Someone identified as Todd Fast says on his site that he inadvertently discovered the bug "while examining the parameters of an URL Microsoft's Internet Information Server (IIS) would accept without an error."

"This is a hugely embarrassing bug for Microsoft in my opinion, particularly since they've just been lauded for pulling ahead of Netscape in the Web server market," Fast wrote. "Knowing that anyone with a grudge and a twitchy keyboard could shut down any of their customer's Web sites must bear horribly on their collective conscience."

Microsoft representatives originally said that the problem was caused by busy servers and that users should expect delays through the end of the month.

The problem was exacerbated by what Microsoft spokesman Adam Sohn called "phenomenal growth."

In other words, not everyone who tries to access the site will get onto it every time. The problem is compounded by Internet routing jams and individual jams at Internet service providers, Nash said.

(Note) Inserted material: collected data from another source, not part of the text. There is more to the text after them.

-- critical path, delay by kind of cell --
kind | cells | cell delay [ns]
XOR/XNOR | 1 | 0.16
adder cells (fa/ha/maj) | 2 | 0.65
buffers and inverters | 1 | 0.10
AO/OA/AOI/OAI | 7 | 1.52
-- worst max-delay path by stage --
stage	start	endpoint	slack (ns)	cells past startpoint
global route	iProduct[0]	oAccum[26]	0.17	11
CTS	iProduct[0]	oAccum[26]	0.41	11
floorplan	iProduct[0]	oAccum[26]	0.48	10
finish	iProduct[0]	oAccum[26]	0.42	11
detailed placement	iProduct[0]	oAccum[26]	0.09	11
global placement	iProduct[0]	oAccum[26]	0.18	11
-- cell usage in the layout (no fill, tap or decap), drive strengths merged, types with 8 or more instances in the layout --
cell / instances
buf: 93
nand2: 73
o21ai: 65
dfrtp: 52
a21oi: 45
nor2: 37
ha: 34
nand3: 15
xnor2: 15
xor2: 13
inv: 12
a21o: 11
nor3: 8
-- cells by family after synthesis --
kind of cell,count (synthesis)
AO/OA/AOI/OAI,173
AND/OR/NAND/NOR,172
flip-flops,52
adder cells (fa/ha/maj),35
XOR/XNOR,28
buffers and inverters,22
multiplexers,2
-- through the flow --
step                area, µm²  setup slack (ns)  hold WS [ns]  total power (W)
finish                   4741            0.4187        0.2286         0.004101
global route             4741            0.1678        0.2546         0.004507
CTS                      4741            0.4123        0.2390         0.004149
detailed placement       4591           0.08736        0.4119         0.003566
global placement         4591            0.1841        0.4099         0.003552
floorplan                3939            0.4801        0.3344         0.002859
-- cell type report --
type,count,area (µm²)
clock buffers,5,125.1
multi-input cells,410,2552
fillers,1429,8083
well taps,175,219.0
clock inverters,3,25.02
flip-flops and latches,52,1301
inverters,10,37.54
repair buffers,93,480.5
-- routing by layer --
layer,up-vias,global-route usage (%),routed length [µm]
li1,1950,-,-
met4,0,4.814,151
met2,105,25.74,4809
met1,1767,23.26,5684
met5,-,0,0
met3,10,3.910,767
$ cat src/rtl/sccb_pkg.sv
// Shared types and constants for the SCCB power-up register sequencer.
package sccb_pkg;

   typedef enum logic [2:0] {
      ST_IDLE,
      ST_FETCH,
      ST_ISSUE,
      ST_WAIT,
      ST_DELAY,
      ST_NEXT,
      ST_DONE,
      ST_ERROR
   } sccb_state_e;

   localparam logic [15:0] SCCB_END        = 16'hFFFF;
   localparam logic [7:0]  SCCB_DELAY_ADDR = 8'hFF;
   localparam logic [7:0]  OV7670_WR_ID    = 8'h42;

   // Default OV7670 bring-up table; entry 0 sits in the low halfword.
   localparam logic [255:0] OV7670_DEFAULT_TBL = {
      16'hFFFF, 16'h523D, 16'h5100, 16'h50B3,
      16'h4FB3, 16'h1418, 16'h3A04, 16'h0400,
      16'h8C00, 16'h40D0, 16'h3E19, 16'h0C04,
      16'h1101, 16'h1214, 16'hFF0A, 16'h1280
   };

endpackage

$ cat src/rtl/sccb_cfg_rom.sv
// Registered-read {addr, data} table for the SCCB sequencer; entry i is INIT[16*i +: 16].
module sccb_cfg_rom #(
   parameter int unsigned               NUM_ENTRIES = 16,
   parameter int unsigned               AW          = 4,
   parameter logic [NUM_ENTRIES*16-1:0] INIT        = '0
) (
   input  logic          i_clk,
   input  logic [AW-1:0] i_addr,
   output logic [15:0]   o_data
);

   logic [15:0] r_data;

   always_ff @(posedge i_clk) begin
      r_data <= INIT[16*i_addr +: 16];
   end

   assign o_data = r_data;

endmodule

$ cat src/rtl/sccb_init_seq.sv
// Walks a register table and issues SCCB writes with delays and NACK handling.
// Optional NACK retries are enabled by defining SCCB_SEQ_RETRY_EN.
module sccb_init_seq
   import sccb_pkg::*;
#(
   parameter logic [7:0]                DEV_ID      = OV7670_WR_ID,
   parameter int unsigned               NUM_ENTRIES = 16,
   parameter int unsigned               DELAY_UNIT  = 10000,
   parameter int unsigned               MAX_RETRY   = 3,
   parameter logic [NUM_ENTRIES*16-1:0] ROM_INIT    = OV7670_DEFAULT_TBL
) (
   input  logic       SYSCLK,
   input  logic       DEVRST_N,
   input  logic       start,
   output logic       tx_req,
   output logic [7:0] tx_id,
   output logic [7:0] tx_addr,
   output logic [7:0] tx_data,
   input  logic       tx_ack,
   input  logic       tx_nack,
   output logic       busy,
   output logic       done,
   output logic       err
);

   localparam int unsigned AW      = (NUM_ENTRIES > 1) ? $clog2(NUM_ENTRIES) : 1;
   localparam int unsigned DW      = $clog2(255 * DELAY_UNIT + 1);
   // DELAY leaves early by the NEXT + two FETCH cycles so data*DELAY_UNIT spans DELAY entry to the next request.
   localparam int unsigned DLY_OVH = 3;

   sccb_state_e   r_state, w_state_nxt;
   logic [AW-1:0] r_idx, w_idx_nxt;
   logic          r_fetch_ph, w_fetch_ph_nxt;
   logic [DW-1:0] r_dly, w_dly_nxt;
   logic [7:0]    r_tx_id, w_tx_id_nxt;
   logic [7:0]    r_tx_addr, w_tx_addr_nxt;
   logic [7:0]    r_tx_data, w_tx_data_nxt;
   logic [15:0]   w_rom_q;
`ifdef SCCB_SEQ_RETRY_EN
   localparam int unsigned RW = (MAX_RETRY > 0) ? $clog2(MAX_RETRY + 1) : 1;
   logic [RW-1:0] r_retry, w_retry_nxt;
`endif

   sccb_cfg_rom #(
      .NUM_ENTRIES (NUM_ENTRIES),
      .AW          (AW),
      .INIT        (ROM_INIT)
   ) u_rom (
      .i_clk  (SYSCLK),
      .i_addr (r_idx),
      .o_data (w_rom_q)
   );

   always_ff @(posedge SYSCLK or negedge DEVRST_N) begin
      if (!DEVRST_N) begin
         r_state    <= ST_IDLE;
         r_idx      <= '0;
         r_fetch_ph <= 1'b0;
         r_dly      <= '0;
         r_tx_id    <= '0;
         r_tx_addr  <= '0;
         r_tx_data  <= '0;
`ifdef SCCB_SEQ_RETRY_EN
         r_retry    <= '0;
`endif
      end else begin
         r_state    <= w_state_nxt;
         r_idx      <= w_idx_nxt;
         r_fetch_ph <= w_fetch_ph_nxt;
         r_dly      <= w_dly_nxt;
         r_tx_id    <= w_tx_id_nxt;
         r_tx_addr  <= w_tx_addr_nxt;
         r_tx_data  <= w_tx_data_nxt;
`ifdef SCCB_SEQ_RETRY_EN
         r_retry    <= w_retry_nxt;
`endif
      end
   end

   always_comb begin
      w_state_nxt    = r_state;
      w_idx_nxt      = r_idx;
      w_fetch_ph_nxt = 1'b0;
      w_dly_nxt      = r_dly;
      w_tx_id_nxt    = r_tx_id;
      w_tx_addr_nxt  = r_tx_addr;
      w_tx_data_nxt  = r_tx_data;
`ifdef SCCB_SEQ_RETRY_EN
      w_retry_nxt    = r_retry;
`endif
      case (r_state)
         ST_IDLE, ST_DONE, ST_ERROR: begin
            if (start) begin
               w_state_nxt = ST_FETCH;
               w_idx_nxt   = '0;
`ifdef SCCB_SEQ_RETRY_EN
               w_retry_nxt = '0;
`endif
            end
         end
         ST_FETCH: begin
            // First cycle issues the ROM read, second cycle decodes its output.
            if (!r_fetch_ph) begin
               w_fetch_ph_nxt = 1'b1;
            end else if (w_rom_q == SCCB_END) begin
               w_state_nxt = ST_DONE;
            end else if (w_rom_q[15:8] == SCCB_DELAY_ADDR) begin
               w_state_nxt = ST_DELAY;
               w_dly_nxt   = DW'(w_rom_q[7:0]) * DW'(DELAY_UNIT);
            end else begin
               w_state_nxt   = ST_ISSUE;
               w_tx_id_nxt   = DEV_ID;
               w_tx_addr_nxt = w_rom_q[15:8];
               w_tx_data_nxt = w_rom_q[7:0];
            end
         end
         ST_ISSUE, ST_WAIT: begin
            if (tx_nack) begin
`ifdef SCCB_SEQ_RETRY_EN
               if (r_retry == RW'(MAX_RETRY)) begin
                  w_state_nxt = ST_ERROR;
               end else begin
                  w_retry_nxt = r_retry + RW'(1);
                  w_state_nxt = ST_FETCH;
               end
`else
               w_state_nxt = ST_ERROR;
`endif
            end else if (tx_ack) begin
               w_state_nxt = ST_NEXT;
            end else begin
               w_state_nxt = ST_WAIT;
            end
         end
         ST_DELAY: begin
            if (r_dly <= DW'(DLY_OVH + 1)) w_state_nxt = ST_NEXT;
            else                           w_dly_nxt   = r_dly - DW'(1);
         end
         ST_NEXT: begin
`ifdef SCCB_SEQ_RETRY_EN
            w_retry_nxt = '0;
`endif
            if (r_idx == AW'(NUM_ENTRIES - 1)) begin
               w_state_nxt = ST_DONE;
            end else begin
               w_idx_nxt   = r_idx + AW'(1);
               w_state_nxt = ST_FETCH;
            end
         end
         default: w_state_nxt = ST_IDLE;
      endcase
   end

   assign tx_req  = (r_state == ST_ISSUE) || (r_state == ST_WAIT);
   assign busy    = (r_state == ST_FETCH) || (r_state == ST_ISSUE) || (r_state == ST_WAIT) ||
                    (r_state == ST_DELAY) || (r_state == ST_NEXT);
   assign done    = (r_state == ST_DONE);
   assign err     = (r_state == ST_ERROR);
   assign tx_id   = r_tx_id;
   assign tx_addr = r_tx_addr;
   assign tx_data = r_tx_data;

endmodule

Those who were able to get to the home page today were greeted with the following message: "We're upgrading; our apologies in advance due to growth...Over the next few weeks, some users may see some interruption in service. Read what's happening!"

The "Read what's happening" had a link, presumably to a story, but people had trouble getting to that link.

The outage and problems have angered some Web surfers who have been trying to get onto the pages. Some, who presumably did not yet know the cause of the outage, used the problems to criticize the company's Web server software. "Maybe they should have bought Linux," one reader sarcastically wrote to CNET's NEWS.COM.

"They have so many bugs in their software, so why use it?," said Ben Efros, a Webmaster who also wrote in. "Microsoft is just a large company going nowhere on the Internet."

But others came to the defense of Microsoft, saying that despite the bug, its server software was superior to others.